De acordo com a PGR e a Polícia Federal, o deputado teria coordenado com aliados norte-americanos medidas como o tarifaço sobre produtos brasileiros, a suspensão de vistos de ministros do governo federal e de integrantes do próprio STF, além de tentar a aplicação da Lei Magnitsky ao ministro Alexandre de Moraes — responsável pela investigação e que votou pelo recebimento da denúncia.
“A grave ameaça se concretizou com a articulação e obtenção de sanções dos Estados Unidos, incluindo tarifas contra produtos brasileiros, restrição de vistos e tentativa de aplicação da Lei Magnitsky”, afirmou Moraes em seu voto.
Também votaram a favor do recebimento da denúncia os ministros Flávio Dino e Cristiano Zanin. A ministra Cármen Lúcia ainda não se manifestou. A votação no plenário virtual segue até 25 de novembro.
Com a maioria formada, o STF abrirá ação penal contra o deputado, que poderá indicar testemunhas, apresentar provas e solicitar diligências.
Eduardo Bolsonaro está fora do Brasil desde fevereiro. Ele tirou licença de 120 dias, que terminou em 20 de julho, mas não voltou às sessões da Câmara, o que pode levar à abertura de processo de cassação por quebra de decoro devido às ausências.
A análise conta com apenas quatro ministros porque uma cadeira permanece vaga — o posto deixado por Luís Roberto Barroso, agora aposentado, ainda aguarda indicação do presidente Luiz Inácio Lula da Silva.
Reação e defesa
Nas redes sociais, o deputado classificou o voto de Moraes como uma “caça às bruxas”.
“Outros candidatos anti-establishment e favoritos ao Senado sofrerão a mesma perseguição. Nunca fui citado. Por que Moraes não utiliza os canais oficiais com os EUA?”, escreveu.

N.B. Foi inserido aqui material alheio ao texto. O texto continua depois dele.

**src/rtl/ohci_list_pkg.sv**
```systemverilog
/* shared types for the OHCI list scheduler; ED/TD addresses are 16-byte aligned
   and carried without the low nibble, register port is AXI4-Lite with 8-bit offsets */
package ohci_list_pkg;

  // endpoint type, upper bit clear for the periodic lists
  typedef enum logic [1:0] {
    ISOCHRONOUS = 2'b00,
    INTERRUPT   = 2'b01,
    CONTROL     = 2'b10,
    BULK        = 2'b11
  } channel_e;

  // ED or TD address bits 31:4
  typedef logic [27:0] ed_addr_t;

  // control/bulk service ratio minus one
  typedef logic [1:0] ratio_t;

  // AXI4-Lite field widths
  typedef logic [7:0]  axil_addr_t;
  typedef logic [31:0] axil_data_t;
  typedef logic [1:0]  axil_resp_t;

  // fetch request toward the DMA
  typedef struct packed {
    ed_addr_t address;
    channel_e channel;
    logic     is_ed;
  } dma_req_t;

  // item offered by the list walker
  typedef struct packed {
    ed_addr_t address;
    channel_e channel;
    logic     is_ed;
  } nextis_t;

  // master to slave
  typedef struct packed {
    axil_addr_t awaddr;
    logic       awvalid;
    axil_data_t wdata;
    logic       wvalid;
    logic       bready;
    axil_addr_t araddr;
    logic       arvalid;
    logic       rready;
  } axil_req_t;

  // slave to master
  typedef struct packed {
    logic       awready;
    logic       wready;
    axil_resp_t bresp;
    logic       bvalid;
    logic       arready;
    axil_data_t rdata;
    axil_resp_t rresp;
    logic       rvalid;
  } axil_rsp_t;

  // operational register offsets
  localparam axil_addr_t REG_CONTROL         = 8'h00;
  localparam axil_addr_t REG_CONTROL_HEAD    = 8'h04;
  localparam axil_addr_t REG_CONTROL_CURRENT = 8'h08;
  localparam axil_addr_t REG_BULK_HEAD       = 8'h0C;
  localparam axil_addr_t REG_BULK_CURRENT    = 8'h10;
  localparam axil_addr_t REG_PERIOD_CURRENT  = 8'h14;

  localparam axil_resp_t RESP_OKAY   = 2'b00;
  localparam axil_resp_t RESP_SLVERR = 2'b10;

endpackage

```
**src/rtl/ohci_op_regs.sv**
```systemverilog
/* AXI4-Lite slave, one outstanding write and one outstanding read; unmapped
   offsets answer SLVERR, reads return zero there and writes are dropped */
`timescale 1ns/10ps

module ohci_op_regs (
  input  logic                     clk_i,
  input  logic                     rst_n_i,
  input  ohci_list_pkg::axil_req_t axil_req_i,
  output ohci_list_pkg::axil_rsp_t axil_rsp_o,
  input  logic                     ctrl_cur_we_i,
  input  logic                     bulk_cur_we_i,
  input  logic                     period_cur_we_i,
  input  ohci_list_pkg::ed_addr_t  cur_d_i,
  output ohci_list_pkg::ratio_t    ratio_o,
  output logic                     frame_periodic_o,
  output ohci_list_pkg::ed_addr_t  ctrl_head_o,
  output ohci_list_pkg::ed_addr_t  bulk_head_o,
  output ohci_list_pkg::ed_addr_t  ctrl_cur_o,
  output ohci_list_pkg::ed_addr_t  bulk_cur_o,
  output ohci_list_pkg::ed_addr_t  period_cur_o
);
  import ohci_list_pkg::*;

  logic       aw_held_q;
  logic       w_held_q;
  axil_addr_t aw_addr_q;
  axil_data_t w_data_q;
  logic       aw_fire;
  logic       w_fire;
  logic       wr_fire;
  axil_addr_t wr_addr;
  axil_data_t wr_data;
  logic       wr_hit;
  logic       bvalid_q;
  axil_resp_t bresp_q;
  logic       ar_fire;
  logic       rd_hit;
  axil_data_t rd_data;
  logic       rvalid_q;
  axil_data_t rdata_q;
  axil_resp_t rresp_q;
  ratio_t     ratio_q;
  logic       frame_periodic_q;
  ed_addr_t   ctrl_head_q;
  ed_addr_t   bulk_head_q;
  ed_addr_t   ctrl_cur_q;
  ed_addr_t   bulk_cur_q;
  ed_addr_t   period_cur_q;

  // AW and W accepted independently, each held until its partner shows up
  assign aw_fire = axil_req_i.awvalid && axil_rsp_o.awready;
  assign w_fire  = axil_req_i.wvalid && axil_rsp_o.wready;
  assign wr_fire = (aw_held_q || aw_fire) && (w_held_q || w_fire);
  // held copy first, else the live channel
  assign wr_addr = aw_held_q ? aw_addr_q : axil_req_i.awaddr;
  assign wr_data = w_held_q ? w_data_q : axil_req_i.wdata;
  assign wr_hit  = wr_addr inside {REG_CONTROL, REG_CONTROL_HEAD, REG_CONTROL_CURRENT,
                                   REG_BULK_HEAD, REG_BULK_CURRENT, REG_PERIOD_CURRENT};

  always_ff @(posedge clk_i or negedge rst_n_i) begin
    if (!rst_n_i) begin
      aw_held_q <= 1'b0;
      w_held_q  <= 1'b0;
      bvalid_q  <= 1'b0;
      bresp_q   <= RESP_OKAY;
    end else if (wr_fire) begin
      aw_held_q <= 1'b0;
      w_held_q  <= 1'b0;
      bvalid_q  <= 1'b1;
      bresp_q   <= wr_hit ? RESP_OKAY : RESP_SLVERR;
    end else begin
      if (aw_fire) aw_held_q <= 1'b1;
      if (w_fire) w_held_q <= 1'b1;
      if (bvalid_q && axil_req_i.bready) bvalid_q <= 1'b0;
    end
  end

  always_ff @(posedge clk_i) begin
    if (aw_fire) aw_addr_q <= axil_req_i.awaddr;
    if (w_fire) w_data_q <= axil_req_i.wdata;
  end

  always_ff @(posedge clk_i or negedge rst_n_i) begin
    if (!rst_n_i) begin
      ratio_q          <= '0;
      frame_periodic_q <= 1'b0;
      ctrl_head_q      <= '0;
      bulk_head_q      <= '0;
      ctrl_cur_q       <= '0;
      bulk_cur_q       <= '0;
      period_cur_q     <= '0;
    end else begin
      if (wr_fire) begin
        case (wr_addr)
          REG_CONTROL: begin
            ratio_q          <= wr_data[1:0];
            frame_periodic_q <= wr_data[2];
          end
          REG_CONTROL_HEAD:    ctrl_head_q  <= wr_data[31:4];
          REG_CONTROL_CURRENT: ctrl_cur_q   <= wr_data[31:4];
          REG_BULK_HEAD:       bulk_head_q  <= wr_data[31:4];
          REG_BULK_CURRENT:    bulk_cur_q   <= wr_data[31:4];
          REG_PERIOD_CURRENT:  period_cur_q <= wr_data[31:4];
          default: ;
        endcase
      end
      // list service updates come last so they beat a bus write
      if (ctrl_cur_we_i) ctrl_cur_q <= cur_d_i;
      if (bulk_cur_we_i) bulk_cur_q <= cur_d_i;
      if (period_cur_we_i) period_cur_q <= cur_d_i;
    end
  end

  // read decode, pointer low nibble reads zero
  always_comb begin
    rd_hit  = 1'b1;
    rd_data = '0;
    case (axil_req_i.araddr)
      REG_CONTROL:         rd_data = {29'd0, frame_periodic_q, ratio_q};
      REG_CONTROL_HEAD:    rd_data = {ctrl_head_q, 4'h0};
      REG_CONTROL_CURRENT: rd_data = {ctrl_cur_q, 4'h0};
      REG_BULK_HEAD:       rd_data = {bulk_head_q, 4'h0};
      REG_BULK_CURRENT:    rd_data = {bulk_cur_q, 4'h0};
      REG_PERIOD_CURRENT:  rd_data = {period_cur_q, 4'h0};
      default:             rd_hit  = 1'b0;
    endcase
  end

  assign ar_fire = axil_req_i.arvalid && axil_rsp_o.arready;

  always_ff @(posedge clk_i or negedge rst_n_i) begin
    if (!rst_n_i) rvalid_q <= 1'b0;
    else if (ar_fire) rvalid_q <= 1'b1;
    else if (axil_req_i.rready) rvalid_q <= 1'b0;
  end

  always_ff @(posedge clk_i) begin
    if (ar_fire) begin
      rdata_q <= rd_data;
      rresp_q <= rd_hit ? RESP_OKAY : RESP_SLVERR;
    end
  end

  // no new write address or data while a response waits
  assign axil_rsp_o.awready = !aw_held_q && !bvalid_q;
  assign axil_rsp_o.wready  = !w_held_q && !bvalid_q;
  assign axil_rsp_o.bvalid  = bvalid_q;
  assign axil_rsp_o.bresp   = bresp_q;
  assign axil_rsp_o.arready = !rvalid_q;
  assign axil_rsp_o.rvalid  = rvalid_q;
  assign axil_rsp_o.rdata   = rdata_q;
  assign axil_rsp_o.rresp   = rresp_q;

  assign ratio_o          = ratio_q;
  assign frame_periodic_o = frame_periodic_q;
  assign ctrl_head_o      = ctrl_head_q;
  assign bulk_head_o      = bulk_head_q;
  assign ctrl_cur_o       = ctrl_cur_q;
  assign bulk_cur_o       = bulk_cur_q;
  assign period_cur_o     = period_cur_q;

  // write response stays up with the same code until the master takes it
  assert property (@(posedge clk_i) disable iff (!rst_n_i)
    axil_rsp_o.bvalid && !axil_req_i.bready |=> axil_rsp_o.bvalid && $stable(axil_rsp_o.bresp));

endmodule

```
**src/rtl/ohci_list_service.sv**
```systemverilog
/* start_i must stay low during reset; a start while heads are still being sent is
   ignored, and nextis items are taken at most every second cycle */
`timescale 1ns/10ps

module ohci_list_service (
  input  logic                    clk_i,
  input  logic                    rst_n_i,
  input  logic                    start_i,
  input  logic                    frame_periodic_i,
  input  logic                    counter_is_threshold_i,
  input  logic                    nextis_valid_i,
  input  ohci_list_pkg::nextis_t  nextis_i,
  output logic                    nextis_ready_o,
  input  ohci_list_pkg::ed_addr_t ctrl_head_i,
  input  ohci_list_pkg::ed_addr_t bulk_head_i,
  input  ohci_list_pkg::ed_addr_t ctrl_cur_i,
  input  ohci_list_pkg::ed_addr_t bulk_cur_i,
  input  ohci_list_pkg::ed_addr_t period_cur_i,
  output logic                    ctrl_cur_we_o,
  output logic                    bulk_cur_we_o,
  output logic                    period_cur_we_o,
  output ohci_list_pkg::ed_addr_t cur_d_o,
  output logic                    req_valid_o,
  output ohci_list_pkg::dma_req_t req_o,
  input  logic                    req_ready_i
);
  import ohci_list_pkg::*;

  typedef enum logic [1:0] {
    IDLE,
    CTRL_HEAD,
    BULK_HEAD
  } head_state_e;

  head_state_e state_q;
  head_state_e state_d;
  logic        nextis_fire;
  logic        send_ctrl_head;
  logic        send_bulk_head;
  logic        periodic_type;
  logic        zone_match;
  logic        ed_update;
  logic        nextis_ready_d;

  assign nextis_fire   = nextis_valid_i && nextis_ready_o;
  // periodic types have the upper channel bit clear
  assign periodic_type = ~nextis_i.channel[1];
  assign zone_match    = (periodic_type == frame_periodic_i);
  // matching ED refreshes its own current pointer
  assign ed_update     = nextis_fire && nextis_i.is_ed && zone_match;

  // control head goes out straight on start unless a walker item takes the slot
  assign send_ctrl_head = (state_q == CTRL_HEAD) ||
                          ((state_q == IDLE) && start_i && !nextis_fire);
  assign send_bulk_head = (state_q == BULK_HEAD);

  always_comb begin
    state_d = state_q;
    case (state_q)
      IDLE: begin
        if (start_i) state_d = (send_ctrl_head && req_ready_i) ? BULK_HEAD : CTRL_HEAD;
      end
      CTRL_HEAD: begin
        if (req_ready_i) state_d = BULK_HEAD;
      end
      BULK_HEAD: begin
        if (req_ready_i) state_d = IDLE;
      end
      default: state_d = IDLE;
    endcase
  end

  // request mux, heads first, then walker items
  always_comb begin
    req_valid_o   = 1'b0;
    req_o.address = nextis_i.address;
    req_o.channel = nextis_i.channel;
    req_o.is_ed   = nextis_i.is_ed;
    if (send_ctrl_head) begin
      req_valid_o   = 1'b1;
      req_o.address = ctrl_head_i;
      req_o.channel = CONTROL;
      req_o.is_ed   = 1'b1;
    end else if (send_bulk_head) begin
      req_valid_o   = 1'b1;
      req_o.address = bulk_head_i;
      req_o.channel = BULK;
      req_o.is_ed   = 1'b1;
    end else if (nextis_fire) begin
      req_valid_o = 1'b1;
      // wrong zone, resume the list that should run now
      if (nextis_i.is_ed && !zone_match) begin
        if (frame_periodic_i) begin
          req_o.address = period_cur_i;
          req_o.channel = INTERRUPT;
        end else if (counter_is_threshold_i) begin
          req_o.address = bulk_cur_i;
          req_o.channel = BULK;
        end else begin
          req_o.address = ctrl_cur_i;
          req_o.channel = CONTROL;
        end
      end
    end
  end

  // current pointers load from the head once its request is taken
  assign ctrl_cur_we_o   = (send_ctrl_head && req_ready_i) ||
                           (ed_update && (nextis_i.channel == CONTROL));
  assign bulk_cur_we_o   = (send_bulk_head && req_ready_i) ||
                           (ed_update && (nextis_i.channel == BULK));
  assign period_cur_we_o = ed_update && periodic_type;
  // only heads and matching EDs are written, both carry their own address
  assign cur_d_o         = req_o.address;

  // ready next cycle only if no head is due and the stage will be empty
  assign nextis_ready_d = (state_d == IDLE) && req_ready_i && !req_valid_o;

  always_ff @(posedge clk_i or negedge rst_n_i) begin
    if (!rst_n_i) begin
      state_q        <= IDLE;
      nextis_ready_o <= 1'b0;
    end else begin
      state_q        <= state_d;
      nextis_ready_o <= nextis_ready_d;
    end
  end

  assert property (@(posedge clk_i) !rst_n_i |-> !req_valid_o);

  // a walker item always finds room in the request stage
  assert property (@(posedge clk_i) disable iff (!rst_n_i) nextis_fire |-> req_ready_i);

endmodule

```
**src/rtl/ohci_dma_request.sv**
```systemverilog
/* single-entry request register toward the DMA; ratio counter advances on
   DMA acceptance of EDs only, TDs leave it alone */
`timescale 1ns/10ps

module ohci_dma_request (
  input  logic                    clk_i,
  input  logic                    rst_n_i,
  input  logic                    req_valid_i,
  input  ohci_list_pkg::dma_req_t req_i,
  output logic                    req_ready_o,
  input  ohci_list_pkg::ratio_t   ratio_i,
  output logic                    dma_valid_o,
  output ohci_list_pkg::dma_req_t dma_req_o,
  input  logic                    dma_ready_i,
  output logic                    counter_is_threshold_o
);
  import ohci_list_pkg::*;

  logic     valid_q;
  dma_req_t req_q;
  logic     dma_fire;
  ratio_t   ctrl_cnt_q;
  logic     threshold_q;

  // empty, or draining this cycle, so refill in the same cycle
  assign req_ready_o = !valid_q || dma_ready_i;
  assign dma_fire    = valid_q && dma_ready_i;

  always_ff @(posedge clk_i or negedge rst_n_i) begin
    if (!rst_n_i) valid_q <= 1'b0;
    else if (req_ready_o) valid_q <= req_valid_i;
  end

  always_ff @(posedge clk_i) begin
    if (req_valid_i && req_ready_o) req_q <= req_i;
  end

  // threshold once ratio_i+1 control EDs went out, bulk ED restarts the count
  always_ff @(posedge clk_i or negedge rst_n_i) begin
    if (!rst_n_i) begin
      ctrl_cnt_q  <= '0;
      threshold_q <= 1'b0;
    end else if (dma_fire && req_q.is_ed) begin
      if (req_q.channel == BULK) begin
        ctrl_cnt_q  <= '0;
        threshold_q <= 1'b0;
      end else if (req_q.channel == CONTROL) begin
        if (ctrl_cnt_q == ratio_i) threshold_q <= 1'b1;
        else ctrl_cnt_q <= ctrl_cnt_q + 2'd1;
      end
    end
  end

  assign dma_valid_o            = valid_q;
  assign dma_req_o              = req_q;
  assign counter_is_threshold_o = threshold_q;

  // stalled request keeps its payload
  assert property (@(posedge clk_i) disable iff (!rst_n_i)
    dma_valid_o && !dma_ready_i |=> dma_valid_o && $stable(dma_req_o));

endmodule

```
**src/rtl/ohci_list_top.sv**
```systemverilog
/* list scheduling core; the list walker and DMA engine sit outside and
   attach through the nextis and DMA request ports */
`timescale 1ns/10ps

module ohci_list_top (
  input  logic                     clk_i,
  input  logic                     rst_n_i,
  input  ohci_list_pkg::axil_req_t axil_req_i,
  output ohci_list_pkg::axil_rsp_t axil_rsp_o,
  input  logic                     start_i,
  input  logic                     nextis_valid_i,
  input  ohci_list_pkg::nextis_t   nextis_i,
  output logic                     nextis_ready_o,
  output logic                     dma_valid_o,
  output ohci_list_pkg::dma_req_t  dma_req_o,
  input  logic                     dma_ready_i
);
  import ohci_list_pkg::*;

  // pointer update path, service to register file
  logic     ctrl_cur_we;
  logic     bulk_cur_we;
  logic     period_cur_we;
  ed_addr_t cur_d;
  // register file state seen by the service
  ratio_t   ratio;
  logic     frame_periodic;
  ed_addr_t ctrl_head;
  ed_addr_t bulk_head;
  ed_addr_t ctrl_cur;
  ed_addr_t bulk_cur;
  ed_addr_t period_cur;
  // service to request stage
  logic     req_valid;
  dma_req_t req;
  logic     req_ready;
  logic     counter_is_threshold;

  ohci_op_regs i_op_regs (
    .clk_i            (clk_i),
    .rst_n_i          (rst_n_i),
    .axil_req_i       (axil_req_i),
    .axil_rsp_o       (axil_rsp_o),
    .ctrl_cur_we_i    (ctrl_cur_we),
    .bulk_cur_we_i    (bulk_cur_we),
    .period_cur_we_i  (period_cur_we),
    .cur_d_i          (cur_d),
    .ratio_o          (ratio),
    .frame_periodic_o (frame_periodic),
    .ctrl_head_o      (ctrl_head),
    .bulk_head_o      (bulk_head),
    .ctrl_cur_o       (ctrl_cur),
    .bulk_cur_o       (bulk_cur),
    .period_cur_o     (period_cur)
  );

  ohci_list_service i_list_service (
    .clk_i                  (clk_i),
    .rst_n_i                (rst_n_i),
    .start_i                (start_i),
    .frame_periodic_i       (frame_periodic),
    .counter_is_threshold_i (counter_is_threshold),
    .nextis_valid_i         (nextis_valid_i),
    .nextis_i               (nextis_i),
    .nextis_ready_o         (nextis_ready_o),
    .ctrl_head_i            (ctrl_head),
    .bulk_head_i            (bulk_head),
    .ctrl_cur_i             (ctrl_cur),
    .bulk_cur_i             (bulk_cur),
    .period_cur_i           (period_cur),
    .ctrl_cur_we_o          (ctrl_cur_we),
    .bulk_cur_we_o          (bulk_cur_we),
    .period_cur_we_o        (period_cur_we),
    .cur_d_o                (cur_d),
    .req_valid_o            (req_valid),
    .req_o                  (req),
    .req_ready_i            (req_ready)
  );

  ohci_dma_request i_dma_request (
    .clk_i                  (clk_i),
    .rst_n_i                (rst_n_i),
    .req_valid_i            (req_valid),
    .req_i                  (req),
    .req_ready_o            (req_ready),
    .ratio_i                (ratio),
    .dma_valid_o            (dma_valid_o),
    .dma_req_o              (dma_req_o),
    .dma_ready_i            (dma_ready_i),
    .counter_is_threshold_o (counter_is_threshold)
  );

endmodule

```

Sem advogado constituído durante a investigação, Eduardo Bolsonaro passou a ser representado pela Defensoria Pública da União (DPU). A defesa pediu a rejeição da denúncia, alegando que o deputado não foi responsável pelas sanções e que suas declarações representam o “exercício legítimo da liberdade de expressão e do mandato parlamentar”.